Attempts to transfer the Gamma Knife experience to extracranial treatments were tried in Karolinska. However, initial attempts to transfer Gamma Knife experience to extracranial sites exposed differences in both therapies that pose technical difficulties [1].

First of all most extracranial structures are not fixed in position relative to the skin and so having information about location of the body surface relative to accelerator focus (isocenter) does not guarantee that the target is precisely positioned relative to irradiating beams. Moreover, extracranial organs are moving both interfraction and intrafraction, and so their location at treatment may be different from their location at simulation and planning, even if we were able to reproduce the position of the target relative to machine focus with perfect precision before treatment was initiated. Therefore therapy practitioners who wanted to transfer cranial radiosurgery experience to extra cranial targets faced considerable technical challenges. The precise positioning of the target in the isocenter of the machine required setting a target by coordinate system derived from imaging of the body, together with verification that body geometry during treatment was close to identical to body geometry at the time of simulation and planning. Finally, there was a clear indication of the need for elimination, or significant suppression at least, of the body structures motion during treatment.

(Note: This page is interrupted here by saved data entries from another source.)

$ cat config.mk
export PLATFORM = sky130hd
export DESIGN_NAME = iob_irq_ctrl
export DESIGN_NICKNAME = d
export VERILOG_FILES = /design/src/rtl/iob_irq_ctrl.sv
export SDC_FILE = /design/constraint.sdc
export NUM_CORES = 1
export LEC_CHECK = 0
export BUFFER_PORTS_ARGS = -buffer_cell sky130_fd_sc_hd__buf_2
export CAP_MARGIN = 20
export CELL_PAD_IN_SITES_DETAIL_PLACEMENT = 0
export CELL_PAD_IN_SITES_GLOBAL_PLACEMENT = 1
export CORE_MARGIN = 4
export CORE_UTILIZATION = 30
export DETAILED_ROUTE_END_ITERATION = 10
export PLACE_DENSITY = 0.57
export SLEW_MARGIN = 20
export SYNTH_ARGS = -nofsm -noshare
export SYNTH_HDL_FRONTEND = slang
export SYNTH_SLANG_ARGS = --single-unit
$ cat constraint.sdc
create_clock -name clk_i -period 12.9 [get_ports clk_i]
set_clock_uncertainty 0.15 [all_clocks]
set_input_delay 3.87 -clock clk_i [delete_from_list [all_inputs] [get_ports clk_i]]
set_output_delay 3.87 -clock clk_i [all_outputs]
set_load 0.01 [all_outputs]
$ cat src/rtl/iob_irq_ctrl.sv
// Parametrised platform-level interrupt controller on an IOb slave port.
// Optional `IOB_IRQ_CTRL_SYNC_EN adds a 2-flop synchroniser on src before the gateways.
module iob_irq_ctrl #(
  parameter int ADDR_W      = 16,
  parameter int DATA_W      = 32,
  parameter int SOURCES     = 8,
  parameter int TARGETS     = 2,
  parameter int PRIO_W      = 3,
  parameter int MAX_PENDING = 8
) (
  input  logic                  clk_i,
  input  logic                  arst_n_i,
  input  logic                  cke_i,
  input  logic                  iob_avalid,
  input  logic [ADDR_W-1:0]     iob_addr,
  input  logic [DATA_W-1:0]     iob_wdata,
  input  logic [DATA_W/8-1:0]   iob_wstrb,
  output logic                  iob_rvalid,
  output logic [DATA_W-1:0]     iob_rdata,
  output logic                  iob_ready,
  input  logic [SOURCES-1:0]    src,
  output logic [TARGETS-1:0]    irq
);

  localparam int ID_W  = $clog2(SOURCES + 1);
  localparam int CNT_W = $clog2(MAX_PENDING + 1);

  logic [SOURCES:1] src_s;

`ifdef IOB_IRQ_CTRL_SYNC_EN
  logic [SOURCES:1] sync_q1, sync_q2;

  always_ff @(posedge clk_i or negedge arst_n_i) begin
    if (!arst_n_i) begin
      sync_q1 <= '0;
      sync_q2 <= '0;
    end else if (cke_i) begin
      sync_q1 <= src;
      sync_q2 <= sync_q1;
    end
  end

  assign src_s = sync_q2;
`else
  assign src_s = src;
`endif

  // Source-indexed vectors keep bit 0 permanently zero so ID 0 means "none".
  logic [PRIO_W-1:0] prio_q [1:SOURCES];
  logic [CNT_W-1:0]  cnt_q  [1:SOURCES];
  logic [CNT_W-1:0]  cnt_d  [1:SOURCES];
  logic [SOURCES:0]  edge_q, pend_q, pend_d, infl_q, infl_d;
  logic [SOURCES:1]  src_prev_q;
  logic [SOURCES:0]  en_q        [TARGETS];
  logic [PRIO_W-1:0] thr_q       [TARGETS];
  logic [ID_W-1:0]   best_id_q   [TARGETS];
  logic [PRIO_W-1:0] best_prio_q [TARGETS];
  logic [ID_W-1:0]   best_id_d   [TARGETS];
  logic [PRIO_W-1:0] best_prio_d [TARGETS];

  logic              wr_en, rd_en, in_map, claim_hit, claim_go, compl_go;
  logic [7:0]        word;
  logic [ID_W-1:0]   cid;
  logic [DATA_W-1:0] rd_mux;
  logic              unused_addr;

  assign iob_ready   = 1'b1;
  assign wr_en       = iob_avalid && (iob_wstrb == '1);
  assign rd_en       = iob_avalid && (iob_wstrb == '0);
  assign word        = iob_addr[9:2];
  assign in_map      = (iob_addr >> 10) == '0;
  assign unused_addr = ^iob_addr[1:0];
  assign claim_go    = rd_en && claim_hit;
  assign compl_go    = wr_en && claim_hit;

  // Register read mux and claim decode. A stale best_id whose source is no
  // longer pending (e.g. claimed the cycle before) is reported as 0.
  always_comb begin
    rd_mux    = '0;
    claim_hit = 1'b0;
    cid       = '0;
    if (in_map) begin
      for (int s = 1; s <= SOURCES; s++)
        if (word == 8'(s)) rd_mux[PRIO_W-1:0] = prio_q[s];
      if (word == 8'd32) rd_mux[SOURCES:0] = pend_q;
      if (word == 8'd33) rd_mux[SOURCES:0] = edge_q;
      for (int t = 0; t < TARGETS; t++) begin
        if (word == 8'(64 + t))      rd_mux[SOURCES:0]  = en_q[t];
        if (word == 8'(128 + 2 * t)) rd_mux[PRIO_W-1:0] = thr_q[t];
        if (word == 8'(129 + 2 * t)) begin
          claim_hit        = 1'b1;
          cid              = pend_q[best_id_q[t]] ? best_id_q[t] : '0;
          rd_mux[ID_W-1:0] = cid;
        end
      end
    end
  end

  // Gateways: in-flight tracking, edge counters and next pending state.
  always_comb begin
    infl_d = infl_q;
    pend_d = '0;
    cnt_d  = cnt_q;
    for (int s = 1; s <= SOURCES; s++) begin
      logic claim_s, compl_s, rise;
      claim_s   = claim_go && (cid == ID_W'(s));
      compl_s   = compl_go && (iob_wdata == DATA_W'(s)) && infl_q[s];
      rise      = src_s[s] && !src_prev_q[s];
      infl_d[s] = (infl_q[s] && !compl_s) || claim_s;
      if (!edge_q[s])
        cnt_d[s] = '0;
      else if (rise && !claim_s)
        cnt_d[s] = (cnt_q[s] == CNT_W'(MAX_PENDING)) ? cnt_q[s] : cnt_q[s] + CNT_W'(1);
      else if (!rise && claim_s && cnt_q[s] != '0)
        cnt_d[s] = cnt_q[s] - CNT_W'(1);
      else
        cnt_d[s] = cnt_q[s];
      pend_d[s] = (edge_q[s] ? (cnt_d[s] != '0) : src_s[s]) && !infl_d[s];
    end
    infl_d[0] = 1'b0;
  end

  // Per-target arbitration; strict compare in ascending ID order breaks ties low.
  always_comb begin
    for (int t = 0; t < TARGETS; t++) begin
      best_id_d[t]   = '0;
      best_prio_d[t] = '0;
      for (int s = 1; s <= SOURCES; s++) begin
        if (pend_q[s] && en_q[t][s] && prio_q[s] > best_prio_d[t]) begin
          best_prio_d[t] = prio_q[s];
          best_id_d[t]   = ID_W'(s);
        end
      end
    end
  end

  always_comb begin
    irq = '0;
    for (int t = 0; t < TARGETS; t++) irq[t] = best_prio_q[t] > thr_q[t];
  end

  always_ff @(posedge clk_i or negedge arst_n_i) begin
    if (!arst_n_i) begin
      edge_q     <= '0;
      pend_q     <= '0;
      infl_q     <= '0;
      src_prev_q <= '0;
      iob_rvalid <= 1'b0;
      iob_rdata  <= '0;
      for (int s = 1; s <= SOURCES; s++) begin
        prio_q[s] <= '0;
        cnt_q[s]  <= '0;
      end
      for (int t = 0; t < TARGETS; t++) begin
        en_q[t]        <= '0;
        thr_q[t]       <= '0;
        best_id_q[t]   <= '0;
        best_prio_q[t] <= '0;
      end
    end else if (cke_i) begin
      pend_q     <= pend_d;
      infl_q     <= infl_d;
      src_prev_q <= src_s;
      iob_rvalid <= rd_en;
      if (rd_en) iob_rdata <= rd_mux;
      for (int s = 1; s <= SOURCES; s++) cnt_q[s] <= cnt_d[s];
      for (int t = 0; t < TARGETS; t++) begin
        best_id_q[t]   <= best_id_d[t];
        best_prio_q[t] <= best_prio_d[t];
      end
      if (wr_en && in_map) begin
        for (int s = 1; s <= SOURCES; s++)
          if (word == 8'(s)) prio_q[s] <= iob_wdata[PRIO_W-1:0];
        if (word == 8'd33) edge_q <= {iob_wdata[SOURCES:1], 1'b0};
        for (int t = 0; t < TARGETS; t++) begin
          if (word == 8'(64 + t))      en_q[t]  <= {iob_wdata[SOURCES:1], 1'b0};
          if (word == 8'(128 + 2 * t)) thr_q[t] <= iob_wdata[PRIO_W-1:0];
        end
      end
    end
  end

endmodule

These conditions were to a large degree achieved by the body frame designed for this treatment in Karolinska by Drs. Henrik Blomgren and Ingmar Lax [1]. A treatment technique for extracranial radiosurgery was thus proposed by these researchers. The body frame allowed comfortable repositioning of the patient’s body relative to the frame, equipped with metallic fiducial markers determining the system of coordinates relative to the frame geometry that was easily and accurately localizable relative to the room coordinate system of the simulator and the treatment accelerator.

The abdominal compression attached to the body frame allowed for minimization of respiratory motion of the organs within the chest and abdomen. Reproducible positioning of the patient’s body with respect to frame assured, after accurate placement of the frame within the room system of coordinates, close correlation between treatment room system of coordinates of the target and organs at risk relative to accelerator isocenter and relative to spatial geometry of treatment beams.

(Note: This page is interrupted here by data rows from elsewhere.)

[config.mk]
export PLATFORM = sky130hd
export DESIGN_NAME = axi_burst_slave_mem
export DESIGN_NICKNAME = d
export VERILOG_FILES = /design/src/rtl/axi_pkg.sv /design/src/rtl/slave_mem_1w1r.sv /design/src/rtl/axi_burst_slave_mem.sv
export SDC_FILE = /design/constraint.sdc
export NUM_CORES = 2
export LEC_CHECK = 0
export ABC_AREA = 1
export CAP_MARGIN = 20
export CELL_PAD_IN_SITES_DETAIL_PLACEMENT = 0
export CELL_PAD_IN_SITES_GLOBAL_PLACEMENT = 1
export CORE_MARGIN = 2
export CORE_UTILIZATION = 50
export CTS_CLUSTER_DIAMETER = 80
export DETAILED_ROUTE_END_ITERATION = 16
export GPL_TIMING_DRIVEN = 0
export PLACE_DENSITY = 0.86
export SYNTH_ARGS = -nofsm -noshare
export SYNTH_HDL_FRONTEND = slang
export SYNTH_SLANG_ARGS = --single-unit
[constraint.sdc]
create_clock -name sys_clk -period 9.4 [get_ports sys_clk]
set_clock_uncertainty 0.1 [all_clocks]
set_input_delay 0.94 -clock sys_clk [delete_from_list [all_inputs] [get_ports sys_clk]]
set_output_delay 0.94 -clock sys_clk [all_outputs]
set_load 0.03 [all_outputs]
[src/rtl/axi_pkg.sv]
// Shared types and constants for the AXI burst slave memory.
//   RESP_OKAY / RESP_SLVERR : B/R channel response codes
//   r_state_t               : read channel FSM states
//   w_state_t               : write channel FSM states
package axi_pkg;

    localparam logic [1:0] RESP_OKAY   = 2'b00;
    localparam logic [1:0] RESP_SLVERR = 2'b10;

    typedef enum logic {
        R_IDLE,
        R_BURST
    } r_state_t;

    typedef enum logic [1:0] {
        W_IDLE,
        W_DATA,
        W_RESP
    } w_state_t;

endpackage

[src/rtl/slave_mem_1w1r.sv]
// Word-addressed memory with one write port and one registered read port.
// A read and a write to the same index in the same cycle return the old
// contents (read-before-write). The array itself is not reset; only the
// read data register is.
//   sys_clk, sys_rst_n : clock, async active-low reset (read register only)
//   wr_en/wr_addr/wr_data : write port
//   rd_en/rd_addr         : read request, data appears on rd_data next cycle
//   rd_data               : registered read data, held while rd_en is low
module slave_mem_1w1r #(
    parameter int DATA_WIDTH = 32,
    parameter int ADDR_BITS  = 6
) (
    input  logic                  sys_clk,
    input  logic                  sys_rst_n,
    input  logic                  wr_en,
    input  logic [ADDR_BITS-1:0]  wr_addr,
    input  logic [DATA_WIDTH-1:0] wr_data,
    input  logic                  rd_en,
    input  logic [ADDR_BITS-1:0]  rd_addr,
    output logic [DATA_WIDTH-1:0] rd_data
);

    localparam int DEPTH = 1 << ADDR_BITS;

    logic [DATA_WIDTH-1:0] mem [DEPTH];

    always_ff @(posedge sys_clk) begin
        if (wr_en) begin
            mem[wr_addr] <= wr_data;
        end
    end

    always_ff @(posedge sys_clk or negedge sys_rst_n) begin
        if (!sys_rst_n) begin
            rd_data <= '0;
        end else if (rd_en) begin
            rd_data <= mem[rd_addr];
        end
    end

endmodule

[src/rtl/axi_burst_slave_mem.sv]
// AXI4-style INCR burst memory responder (slave side of AR/R and AW/W/B).
// One word per beat, word address +1 per beat, address wraps modulo the
// memory depth. Read and write channels have independent FSMs.
//   sys_clk, sys_rst_n          : clock, async active-low reset
//   araddr/arlen/arvalid/arready: read address channel
//   rdata/rresp/rlast/rvalid/rready : read data channel (rresp always OKAY)
//   awaddr/awlen/awvalid/awready: write address channel
//   wdata/wlast/wvalid/wready   : write data channel
//   bresp/bvalid/bready         : write response (SLVERR on wlast mismatch)
//
// state  | meaning
// R_IDLE | arready high, waiting for a read burst request
// R_BURST| presenting read beats, rdata/rlast held while stalled
// W_IDLE | awready high, waiting for a write burst request
// W_DATA | wready high, writing one word per accepted beat
// W_RESP | bvalid high, holding bresp until bready
module axi_burst_slave_mem
    import axi_pkg::*;
#(
    parameter int ADDR_WIDTH      = 32,
    parameter int DATA_WIDTH      = 32,
    parameter int BURST_LEN_WIDTH = 8,
    parameter int MEM_DEPTH_LOG2  = 6
) (
    input  logic                       sys_clk,
    input  logic                       sys_rst_n,
    input  logic [ADDR_WIDTH-1:0]      araddr,
    input  logic [BURST_LEN_WIDTH-1:0] arlen,
    input  logic                       arvalid,
    output logic                       arready,
    output logic [DATA_WIDTH-1:0]      rdata,
    output logic [1:0]                 rresp,
    output logic                       rlast,
    output logic                       rvalid,
    input  logic                       rready,
    input  logic [ADDR_WIDTH-1:0]      awaddr,
    input  logic [BURST_LEN_WIDTH-1:0] awlen,
    input  logic                       awvalid,
    output logic                       awready,
    input  logic [DATA_WIDTH-1:0]      wdata,
    input  logic                       wlast,
    input  logic                       wvalid,
    output logic                       wready,
    output logic [1:0]                 bresp,
    output logic                       bvalid,
    input  logic                       bready
);

    r_state_t                   r_state;
    logic [ADDR_WIDTH-1:0]      rd_ptr;
    logic [BURST_LEN_WIDTH-1:0] rd_cnt;
    logic                       ar_hs;
    logic                       r_hs;
    logic                       rd_en;
    logic [MEM_DEPTH_LOG2-1:0]  rd_idx;

    w_state_t                   w_state;
    logic [ADDR_WIDTH-1:0]      wr_ptr;
    logic [BURST_LEN_WIDTH-1:0] wr_cnt;
    logic                       aw_hs;
    logic                       w_hs;
    logic                       cnt_done;
    logic                       w_end;

    assign rresp = RESP_OKAY;

    assign ar_hs = (r_state == R_IDLE) && arvalid && arready;
    assign r_hs  = (r_state == R_BURST) && rvalid && rready;

    // A load is issued for the first beat on AR accept and for each
    // following beat when the current one is taken; the memory register
    // then becomes rdata, so rdata stays put during stalls.
    assign rd_en  = ar_hs || (r_hs && !rlast);
    assign rd_idx = ar_hs ? araddr[MEM_DEPTH_LOG2-1:0] : rd_ptr[MEM_DEPTH_LOG2-1:0];

    assign aw_hs    = (w_state == W_IDLE) && awvalid && awready;
    assign w_hs     = (w_state == W_DATA) && wvalid && wready;
    assign cnt_done = (wr_cnt == '0);
    assign w_end    = cnt_done || wlast;

    slave_mem_1w1r #(
        .DATA_WIDTH (DATA_WIDTH),
        .ADDR_BITS  (MEM_DEPTH_LOG2)
    ) u_mem (
        .sys_clk   (sys_clk),
        .sys_rst_n (sys_rst_n),
        .wr_en     (w_hs),
        .wr_addr   (wr_ptr[MEM_DEPTH_LOG2-1:0]),
        .wr_data   (wdata),
        .rd_en     (rd_en),
        .rd_addr   (rd_idx),
        .rd_data   (rdata)
    );

    always_ff @(posedge sys_clk or negedge sys_rst_n) begin
        if (!sys_rst_n) begin
            r_state <= R_IDLE;
            arready <= 1'b0;
            rvalid  <= 1'b0;
            rlast   <= 1'b0;
            rd_ptr  <= '0;
            rd_cnt  <= '0;
        end else begin
            case (r_state)
                R_IDLE: begin
                    if (ar_hs) begin
                        rd_ptr  <= araddr + ADDR_WIDTH'(1);
                        rd_cnt  <= arlen;
                        rvalid  <= 1'b1;
                        rlast   <= (arlen == '0);
                        arready <= 1'b0;
                        r_state <= R_BURST;
                    end else begin
                        arready <= 1'b1;
                    end
                end
                R_BURST: begin
                    if (r_hs) begin
                        if (rlast) begin
                            rvalid  <= 1'b0;
                            rlast   <= 1'b0;
                            arready <= 1'b1;
                            r_state <= R_IDLE;
                        end else begin
                            rd_ptr <= rd_ptr + ADDR_WIDTH'(1);
                            rd_cnt <= rd_cnt - BURST_LEN_WIDTH'(1);
                            rlast  <= (rd_cnt == BURST_LEN_WIDTH'(1));
                        end
                    end
                end
                default: r_state <= R_IDLE;
            endcase
        end
    end

    always_ff @(posedge sys_clk or negedge sys_rst_n) begin
        if (!sys_rst_n) begin
            w_state <= W_IDLE;
            awready <= 1'b0;
            wready  <= 1'b0;
            bvalid  <= 1'b0;
            bresp   <= RESP_OKAY;
            wr_ptr  <= '0;
            wr_cnt  <= '0;
        end else begin
            case (w_state)
                W_IDLE: begin
                    if (aw_hs) begin
                        wr_ptr  <= awaddr;
                        wr_cnt  <= awlen;
                        awready <= 1'b0;
                        wready  <= 1'b1;
                        w_state <= W_DATA;
                    end else begin
                        awready <= 1'b1;
                    end
                end
                W_DATA: begin
                    if (w_hs) begin
                        wr_ptr <= wr_ptr + ADDR_WIDTH'(1);
                        if (w_end) begin
                            // Burst ends on whichever comes first; any
                            // disagreement between count and wlast is an error.
                            wready  <= 1'b0;
                            bvalid  <= 1'b1;
                            bresp   <= (cnt_done != wlast) ? RESP_SLVERR : RESP_OKAY;
                            w_state <= W_RESP;
                        end else begin
                            wr_cnt <= wr_cnt - BURST_LEN_WIDTH'(1);
                        end
                    end
                end
                W_RESP: begin
                    if (bready) begin
                        bvalid  <= 1'b0;
                        bresp   <= RESP_OKAY;
                        awready <= 1'b1;
                        w_state <= W_IDLE;
                    end
                end
                default: w_state <= W_IDLE;
            endcase
        end
    end

endmodule
==> results.cfg <==
[outcome]
status = finished, final reports clean

[global_route]
grt_pass1_vias = 65000
use_met2_pct = 55.0
antenna_found_initial = 34
grtUsageTotal_pct = 38.0
grt_pass1_wl_mm = 496
grt_max_degree = 65
top_usage_layer = met2
grt-ovfl-total = 0
gr-usage-met3_pct = 10.2
use_met1_pct = 48.9

[clock_network]
clk_pin_slew_ns = 0.06
cts_tree = done
clkLatencyLatePin_ns = 0.93
cts_setup_buffers = 0
htreeDepth = 4
clk_path_buf_depth = 3
cts-root-buf = clkbuf_16
cts_made_buffers = 211
cts.sinks = 2118

[drt]
ant_nets = 0
drtIter0Drc = 12900
dr.pass1.iters = 6
num_vias = 70700
vias_per_cell = 5.85
routed_wl_mm = 366
remaining_drc_errors = 0
routedWlPerCell_um = 30.3

[timing]
finalCriticalPeriod_ns = 4.77
fin_crit_sh_pct = 50.7
slew_violations = 0
max_slew.worst_pin.slew_ns = 1.33
rsz0062_at_grt = no
fmax_mhz = 210
setup_viol = 0
fin_tns_setup_ns = 0
finalHoldViolCount = 0
worst_slew_margin_rel_pct = 10.8

[logic_synthesis]
synth_top_family_by_area = simple AND/OR/NAND/NOR gates
synth_fa_ha_area_share_pct = 0.0943
synth_most_common_cell = nand2_1
synth_cell_types = 36
synth_ff_type = edfxtp_1
yosysTopAreaCell = edfxtp_1
syn_area_sq_mm = 0.0929
yosys_warnings = 0
synth_common_cells = nand2_1, edfxtp_1, nand3_1
synth-edff-count = 2048
synth_xor_area_share_pct = 0.104
postSynth.asyncResetShare_pct = 3.31
ys_top_cells_by_area = edfxtp_1, nand3_1, nand2_1, inv_1, dfrtp_1
synth-seq-cells = 2118
syn_inst = 8981
muxShareOfSynthArea_pct = 0
seq_area_frac_synth_pct = 68.1
synth_top_area_share_pct = 66.2
synthSimpleGateAreaFrac_pct = 21.4
synth-compound-area-share_pct = 0.467
avgSynthCellArea_sq_um = 10.3

[place]
place_congestion = 1.04
dp_hpwl_mm = 255
port_buffers = 106

[flow_run]
drv_cap = 0

[setup_path]
crit_slowest_cell = clkbuf_1
cp_num_buf_inv = 3
critPathCaptureType = flip-flop
worstSetupPathType = in -> reg
arrival_ns = 5.46
path_cells = clkdlybuf4s50_1 -> nand4_4 -> nand2_2 -> buf_2 -> clkbuf_1 -> nand2_1 -> nand3_1 -> nand3_1 -> nand3_1 -> nand2_1 -> nand2_1 -> nand3_1 -> nand3_1 -> nand2_1
rr_startpoint = r_state
cp.required_ns = 10.09
critPathMaxFanout = 10
critPathLaunchType = input pin
slowest_delay_ns = 0.91
reg2reg_depth = 14
r2r-end = u_mem.rd_data[9]
critPathTopFamily = simple AND/OR/NAND/NOR gates
r2r_slack_ns = 4.74
crit_top_cell = nand3_1

[finish]
layout.nets = 9550
layout-drive-gt1-share_pct = 9.53
synthToLayoutAreaGrowth_pct = 15.1
postLayoutCoreUtil_pct = 57.8

[pwr]
power_leakage_nw = 45.0
p_per_area_mw_per_mm2 = 185
ir_drop_uv = 217

[worst_hold_path]
min-delay-start = wdata[30]
holdPathEnd = u_mem.mem[58][30]
hp-class = in -> reg
hold_depth = 1

[floorplanning]
ioPinCount = 162
die_w_um = 435
std_cell_rows = 158
die_area_sq_mm = 0.189
dieHeight_um = 435
coreArea_sq_mm = 0.185
start_util_pct = 50.2
## registers in the layout, indices dropped and copies added, names as in the netlist, 2 cells and up
| name | cells |
|---|---|
| u_mem.rd_data | 32 |
| u_mem.mem | 2048 |
| wr_ptr | 6 |
| rd_ptr | 6 |
| w_state | 2 |
| wr_cnt | 8 |
| rd_cnt | 8 |
## cells in the final DEF, fill, tap and decap left out, types with 8 or more instances in the layout
| master | synthesis | layout |
|---|---|---|
| buf_2 | 334 | 340 |
| nor2_1 | 93 | 29 |
| o21ai_0 | 43 | 43 |
| clkinv_2 | 0 | 39 |
| inv_1 | 1788 | 1788 |
| a21oi_1 | 8 | 8 |
| clkbuf_8 | 0 | 10 |
| diode_2 | 0 | 17 |
| bufinv_16 | 0 | 13 |
| nand2_1 | 2322 | 2322 |
| buf_4 | 46 | 73 |
| dfrtp_1 | 70 | 70 |
| buf_16 | 0 | 31 |
| nor2_4 | 0 | 64 |
| buf_1 | 13 | 13 |
| edfxtp_1 | 2048 | 2048 |
| clkinv_1 | 0 | 47 |
| clkbuf_16 | 0 | 215 |
| xor2_1 | 8 | 8 |
| o22ai_1 | 11 | 11 |
| clkdlybuf4s50_1 | 0 | 73 |
| buf_12 | 0 | 86 |
| clkbuf_1 | 82 | 131 |
| nand3b_1 | 124 | 124 |
| nand3_1 | 1931 | 1931 |
## repair_timing
| action | in CTS | in global routing |
|---|---|---|
| gates resized for setup | 0 | 0 |
| setup endpoints to repair | 0 | 0 |
| endpoints found under the hold margin | 42 | 0 |
| hold buffers | 1 | 0 |
## layout make-up
class	instances	area [sq um]
fill	15200	78200
sequential	2118	63300
multi-input combinational	4593	21000
inverter	1791	6720
clock buffer	273	5690
timing repair buffer	227	3590
tap	2480	3100
buffer	481	2440
clock inverter	119	1070
antenna	17	42.5
## stage by stage
stage / std cells / power, mW / cell area [sq um] / setup WS (ns) / hold WS [ns]
finish: 12100 / 19.7 / 107000 / 4.63 / 0.241
global route: 12100 / 20.1 / 107000 / 4.76 / 0.233
CTS: 12100 / 19.7 / 107000 / 5.08 / 0.221
detailed placement: 11700 / 11.5 / 100000 / 4.17 / 0.367
global placement: 11600 / 11.4 / 97100 / 1.69 / 0.368
floorplan: 8983 / 11.0 / 92900 / 5.76 / 0.367
## how the worst max path moves through the flow
stage / slack, ns / end / cells after the start / from
4_1_cts: 5.08 / u_mem.rd_data[10] / 14 / arvalid
3_5_place_dp: 4.17 / u_mem.rd_data[13] / 15 / arvalid
2_1_floorplan: 5.76 / u_mem.mem[10][0] / 5 / wvalid
6_report: 4.63 / u_mem.rd_data[9] / 14 / arvalid
3_3_place_gp: 1.69 / u_mem.mem[48][17] / 6 / wvalid
5_1_grt: 4.76 / u_mem.rd_data[10] / 14 / arvalid
## worst reg2reg max path: cells and delay by family, from the launching register on
| family | cells | cell delay [ns] |
|---|---|---|
| AND/OR/NAND/NOR | 11 | 2.42 |
| buffers and inverters | 3 | 1.62 |
| flip-flops | 1 | 0.42 |
## power by group
part	leakage, nW	switching, mW	internal, mW
logic	22.4	0.626	0.189
clock network	3.30	3.77	4.63
registers	19.3	0.0487	10.5
total	45.0	4.44	15.3
## cell families after synthesis
group	after synthesis
AND/OR/NAND/NOR	4495
AO/OA/AOI/OAI	77
buffers and inverters	2272
other	1
flip-flops	2118
XOR/XNOR	11
adder cells (fa/ha/maj)	7
## layer usage
layer	vias up	share of wire, %
met1	33700	34
met5	-	0.033
li1	30100	-
met2	5715	42
met3	1146	14
met4	18	9.2
Note: power is estimated with default switching activity, not from simulation.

Rescanning patients before each treatment fraction assured moreover the geometry of the body at treatment conformed to the body geometry at simulation and planning as referred to the body frame. Application of abdominal compression made the breathing motion small enough to keep margins around the target from 5 to 10 mm guaranteeing the volume of high dose exposure to be small. To keep the volume of normal tissues exposed to high dose per fraction in extracranial radiosurgery small, the original recommendation for hypofractionated treatment was to not treat targets exceeding 7 cm diameter. The final recommendation of Karolinska clinicians was that multiple beams converging on the target are used to concentrate high dose volume only in the target and its close vicinity. Following these recommendations assured that the dose distribution in extracranial radiosurgery was similar with standards of dose distribution utilized by Gamma Knife intracranial radiosurgery. These properties of extracranial dose characteristics gave them the confidence of recommending hypofractionated treatment, following the experience of Gamma Knife cranial radiosurgery. Generally three to five fractions (ranging between 8 and 20 Gy. per fraction) were used for extracranial radiosurgery with these characteristics. To obviate radiobiological uncertainties, these treatments were recommended initially for targets situated in parallel organs such as lung and liver.